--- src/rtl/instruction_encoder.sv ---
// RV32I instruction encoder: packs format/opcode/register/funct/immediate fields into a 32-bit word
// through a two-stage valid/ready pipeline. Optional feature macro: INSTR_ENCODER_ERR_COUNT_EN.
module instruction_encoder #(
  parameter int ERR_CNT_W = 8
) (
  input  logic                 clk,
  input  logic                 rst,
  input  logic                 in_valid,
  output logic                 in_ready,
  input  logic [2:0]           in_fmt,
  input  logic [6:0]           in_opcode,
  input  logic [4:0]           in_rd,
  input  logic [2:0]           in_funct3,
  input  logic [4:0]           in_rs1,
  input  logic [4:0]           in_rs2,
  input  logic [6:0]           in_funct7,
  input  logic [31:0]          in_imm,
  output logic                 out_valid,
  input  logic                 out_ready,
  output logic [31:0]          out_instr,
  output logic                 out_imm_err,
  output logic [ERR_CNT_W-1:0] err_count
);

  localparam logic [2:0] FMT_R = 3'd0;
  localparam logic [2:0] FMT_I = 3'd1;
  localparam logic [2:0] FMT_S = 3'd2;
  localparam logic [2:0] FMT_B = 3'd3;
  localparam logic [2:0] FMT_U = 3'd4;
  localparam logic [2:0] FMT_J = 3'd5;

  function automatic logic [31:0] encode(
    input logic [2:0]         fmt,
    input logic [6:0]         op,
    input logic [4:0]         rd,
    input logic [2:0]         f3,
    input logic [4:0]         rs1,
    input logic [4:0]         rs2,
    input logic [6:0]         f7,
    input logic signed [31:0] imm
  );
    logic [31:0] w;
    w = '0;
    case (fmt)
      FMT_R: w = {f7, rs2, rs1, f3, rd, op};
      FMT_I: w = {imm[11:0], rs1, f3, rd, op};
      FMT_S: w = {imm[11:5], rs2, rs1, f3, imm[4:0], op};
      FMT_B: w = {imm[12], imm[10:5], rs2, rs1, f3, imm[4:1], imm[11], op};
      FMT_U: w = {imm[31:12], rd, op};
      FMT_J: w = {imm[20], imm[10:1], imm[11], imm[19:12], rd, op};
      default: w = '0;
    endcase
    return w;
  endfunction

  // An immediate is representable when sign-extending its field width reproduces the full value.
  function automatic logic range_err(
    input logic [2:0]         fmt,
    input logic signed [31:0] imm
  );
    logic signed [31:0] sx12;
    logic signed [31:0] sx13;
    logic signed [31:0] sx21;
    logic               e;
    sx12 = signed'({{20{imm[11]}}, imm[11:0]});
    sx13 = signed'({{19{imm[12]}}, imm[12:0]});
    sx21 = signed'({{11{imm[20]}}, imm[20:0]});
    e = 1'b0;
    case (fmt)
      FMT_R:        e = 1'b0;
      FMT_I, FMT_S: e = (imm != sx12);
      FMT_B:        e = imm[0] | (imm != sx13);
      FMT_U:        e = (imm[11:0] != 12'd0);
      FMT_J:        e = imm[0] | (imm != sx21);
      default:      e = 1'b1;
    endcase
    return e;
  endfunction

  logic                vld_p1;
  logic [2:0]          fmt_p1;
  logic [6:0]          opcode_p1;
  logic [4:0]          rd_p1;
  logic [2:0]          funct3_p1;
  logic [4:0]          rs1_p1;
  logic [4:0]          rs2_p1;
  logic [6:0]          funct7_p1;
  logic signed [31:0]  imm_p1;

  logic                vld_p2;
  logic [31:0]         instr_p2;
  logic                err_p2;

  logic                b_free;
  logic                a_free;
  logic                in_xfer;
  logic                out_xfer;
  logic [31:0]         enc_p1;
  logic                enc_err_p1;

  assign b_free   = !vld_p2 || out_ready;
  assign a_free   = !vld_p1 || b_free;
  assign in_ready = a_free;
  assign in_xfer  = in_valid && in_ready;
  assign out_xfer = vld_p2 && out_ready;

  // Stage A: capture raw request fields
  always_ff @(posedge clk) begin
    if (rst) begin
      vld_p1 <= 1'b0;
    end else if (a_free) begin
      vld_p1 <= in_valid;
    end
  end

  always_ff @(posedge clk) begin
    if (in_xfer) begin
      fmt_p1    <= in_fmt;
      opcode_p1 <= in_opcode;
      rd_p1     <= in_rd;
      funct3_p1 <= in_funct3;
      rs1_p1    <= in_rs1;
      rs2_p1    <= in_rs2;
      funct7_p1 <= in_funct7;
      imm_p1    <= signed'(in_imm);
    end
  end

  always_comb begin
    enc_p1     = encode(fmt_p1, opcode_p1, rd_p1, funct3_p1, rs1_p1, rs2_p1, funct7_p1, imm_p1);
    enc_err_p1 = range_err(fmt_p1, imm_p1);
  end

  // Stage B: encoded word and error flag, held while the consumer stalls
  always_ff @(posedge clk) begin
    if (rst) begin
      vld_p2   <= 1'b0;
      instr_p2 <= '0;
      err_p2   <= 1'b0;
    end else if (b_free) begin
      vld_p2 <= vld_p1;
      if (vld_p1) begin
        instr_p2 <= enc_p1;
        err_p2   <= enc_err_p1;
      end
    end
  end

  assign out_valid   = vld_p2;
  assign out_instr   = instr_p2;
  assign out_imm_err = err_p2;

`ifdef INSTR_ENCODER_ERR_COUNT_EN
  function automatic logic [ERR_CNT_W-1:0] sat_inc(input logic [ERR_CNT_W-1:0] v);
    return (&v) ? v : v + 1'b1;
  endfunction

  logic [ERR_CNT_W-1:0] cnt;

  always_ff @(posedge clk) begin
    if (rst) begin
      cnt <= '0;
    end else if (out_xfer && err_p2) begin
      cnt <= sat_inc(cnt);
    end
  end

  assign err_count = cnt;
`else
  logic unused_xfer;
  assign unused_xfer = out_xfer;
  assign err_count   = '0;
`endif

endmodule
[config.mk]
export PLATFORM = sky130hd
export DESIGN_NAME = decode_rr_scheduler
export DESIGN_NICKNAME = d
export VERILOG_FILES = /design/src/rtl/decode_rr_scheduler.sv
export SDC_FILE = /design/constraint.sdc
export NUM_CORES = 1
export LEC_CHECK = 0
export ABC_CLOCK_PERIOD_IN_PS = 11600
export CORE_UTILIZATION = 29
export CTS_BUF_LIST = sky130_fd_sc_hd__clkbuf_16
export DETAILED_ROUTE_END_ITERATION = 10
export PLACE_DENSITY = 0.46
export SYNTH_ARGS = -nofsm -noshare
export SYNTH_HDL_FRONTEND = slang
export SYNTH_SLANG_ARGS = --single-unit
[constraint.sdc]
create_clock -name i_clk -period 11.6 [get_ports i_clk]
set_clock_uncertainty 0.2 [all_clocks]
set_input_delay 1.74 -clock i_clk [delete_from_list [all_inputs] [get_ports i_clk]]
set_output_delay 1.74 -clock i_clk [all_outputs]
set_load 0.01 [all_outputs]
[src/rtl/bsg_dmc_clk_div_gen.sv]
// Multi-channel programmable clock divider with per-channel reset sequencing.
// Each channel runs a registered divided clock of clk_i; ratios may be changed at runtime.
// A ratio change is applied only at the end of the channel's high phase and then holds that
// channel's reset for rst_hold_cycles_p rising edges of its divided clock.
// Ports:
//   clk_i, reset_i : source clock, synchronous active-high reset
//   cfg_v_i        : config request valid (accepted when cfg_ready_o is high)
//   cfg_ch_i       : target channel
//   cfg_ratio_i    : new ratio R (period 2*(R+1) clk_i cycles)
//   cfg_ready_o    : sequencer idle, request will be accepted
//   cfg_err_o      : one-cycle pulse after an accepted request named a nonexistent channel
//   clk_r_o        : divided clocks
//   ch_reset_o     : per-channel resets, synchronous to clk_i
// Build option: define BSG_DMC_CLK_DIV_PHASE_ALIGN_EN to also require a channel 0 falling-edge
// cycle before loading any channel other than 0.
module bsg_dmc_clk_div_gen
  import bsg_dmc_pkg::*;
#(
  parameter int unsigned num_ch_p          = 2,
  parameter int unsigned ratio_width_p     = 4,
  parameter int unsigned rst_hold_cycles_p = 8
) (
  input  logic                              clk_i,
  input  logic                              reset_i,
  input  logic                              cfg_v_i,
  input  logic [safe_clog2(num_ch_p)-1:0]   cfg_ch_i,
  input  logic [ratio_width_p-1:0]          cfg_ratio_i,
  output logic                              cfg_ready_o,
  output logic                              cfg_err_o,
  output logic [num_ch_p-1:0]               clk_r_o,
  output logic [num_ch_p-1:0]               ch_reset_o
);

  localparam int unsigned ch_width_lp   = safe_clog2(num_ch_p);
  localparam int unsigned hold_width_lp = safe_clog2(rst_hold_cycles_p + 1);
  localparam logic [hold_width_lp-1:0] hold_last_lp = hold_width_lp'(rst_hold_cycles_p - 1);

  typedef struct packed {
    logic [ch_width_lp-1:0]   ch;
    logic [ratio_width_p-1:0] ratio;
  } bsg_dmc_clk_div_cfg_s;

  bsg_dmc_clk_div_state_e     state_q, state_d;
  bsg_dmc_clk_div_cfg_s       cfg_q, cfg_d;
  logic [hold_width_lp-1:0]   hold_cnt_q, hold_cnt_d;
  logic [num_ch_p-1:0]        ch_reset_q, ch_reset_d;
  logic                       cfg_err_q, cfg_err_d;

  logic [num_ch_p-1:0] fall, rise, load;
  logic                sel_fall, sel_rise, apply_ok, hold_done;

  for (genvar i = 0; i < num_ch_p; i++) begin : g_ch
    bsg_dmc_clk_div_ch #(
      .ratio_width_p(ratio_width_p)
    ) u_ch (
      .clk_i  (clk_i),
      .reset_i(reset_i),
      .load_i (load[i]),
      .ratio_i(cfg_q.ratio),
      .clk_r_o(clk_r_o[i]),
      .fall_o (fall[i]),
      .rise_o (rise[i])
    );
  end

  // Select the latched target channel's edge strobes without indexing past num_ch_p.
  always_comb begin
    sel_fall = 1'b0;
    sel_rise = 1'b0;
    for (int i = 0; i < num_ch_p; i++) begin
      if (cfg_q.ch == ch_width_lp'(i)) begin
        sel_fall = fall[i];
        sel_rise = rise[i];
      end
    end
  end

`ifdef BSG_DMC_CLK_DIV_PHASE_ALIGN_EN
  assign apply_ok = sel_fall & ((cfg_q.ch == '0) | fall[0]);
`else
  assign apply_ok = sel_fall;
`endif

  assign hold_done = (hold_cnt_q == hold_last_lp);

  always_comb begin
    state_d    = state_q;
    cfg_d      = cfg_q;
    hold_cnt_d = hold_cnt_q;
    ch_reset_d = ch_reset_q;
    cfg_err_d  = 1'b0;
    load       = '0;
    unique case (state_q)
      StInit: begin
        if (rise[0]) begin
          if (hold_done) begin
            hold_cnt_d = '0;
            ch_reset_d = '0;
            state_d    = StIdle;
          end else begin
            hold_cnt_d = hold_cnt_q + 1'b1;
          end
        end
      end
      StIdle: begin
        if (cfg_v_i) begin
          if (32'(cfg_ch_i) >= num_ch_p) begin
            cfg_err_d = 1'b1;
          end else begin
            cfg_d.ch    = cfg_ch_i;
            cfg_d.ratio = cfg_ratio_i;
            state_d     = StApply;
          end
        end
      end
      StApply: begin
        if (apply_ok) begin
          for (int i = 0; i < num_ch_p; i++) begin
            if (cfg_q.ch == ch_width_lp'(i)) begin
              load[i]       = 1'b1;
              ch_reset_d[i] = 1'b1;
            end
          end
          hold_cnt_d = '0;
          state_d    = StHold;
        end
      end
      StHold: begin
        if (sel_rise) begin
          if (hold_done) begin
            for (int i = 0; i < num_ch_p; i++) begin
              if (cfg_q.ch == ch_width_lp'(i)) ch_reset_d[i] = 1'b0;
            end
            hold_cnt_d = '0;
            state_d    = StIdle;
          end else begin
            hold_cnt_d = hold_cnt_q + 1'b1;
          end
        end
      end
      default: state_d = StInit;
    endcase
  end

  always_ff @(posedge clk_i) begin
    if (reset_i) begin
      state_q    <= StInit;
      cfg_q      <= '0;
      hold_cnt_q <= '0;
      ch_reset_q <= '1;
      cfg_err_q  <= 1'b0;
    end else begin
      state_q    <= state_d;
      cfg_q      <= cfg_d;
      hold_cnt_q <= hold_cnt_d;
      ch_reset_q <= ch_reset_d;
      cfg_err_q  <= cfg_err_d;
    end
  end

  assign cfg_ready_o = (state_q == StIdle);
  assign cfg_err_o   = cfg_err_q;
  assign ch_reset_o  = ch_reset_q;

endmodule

+ + + +

§ Problem description: Look through the records and copy down every line that holds "default".

§ Exercise response:
      default: w = '0;
      default:      e = 1'b1;
      default: state_d = StInit;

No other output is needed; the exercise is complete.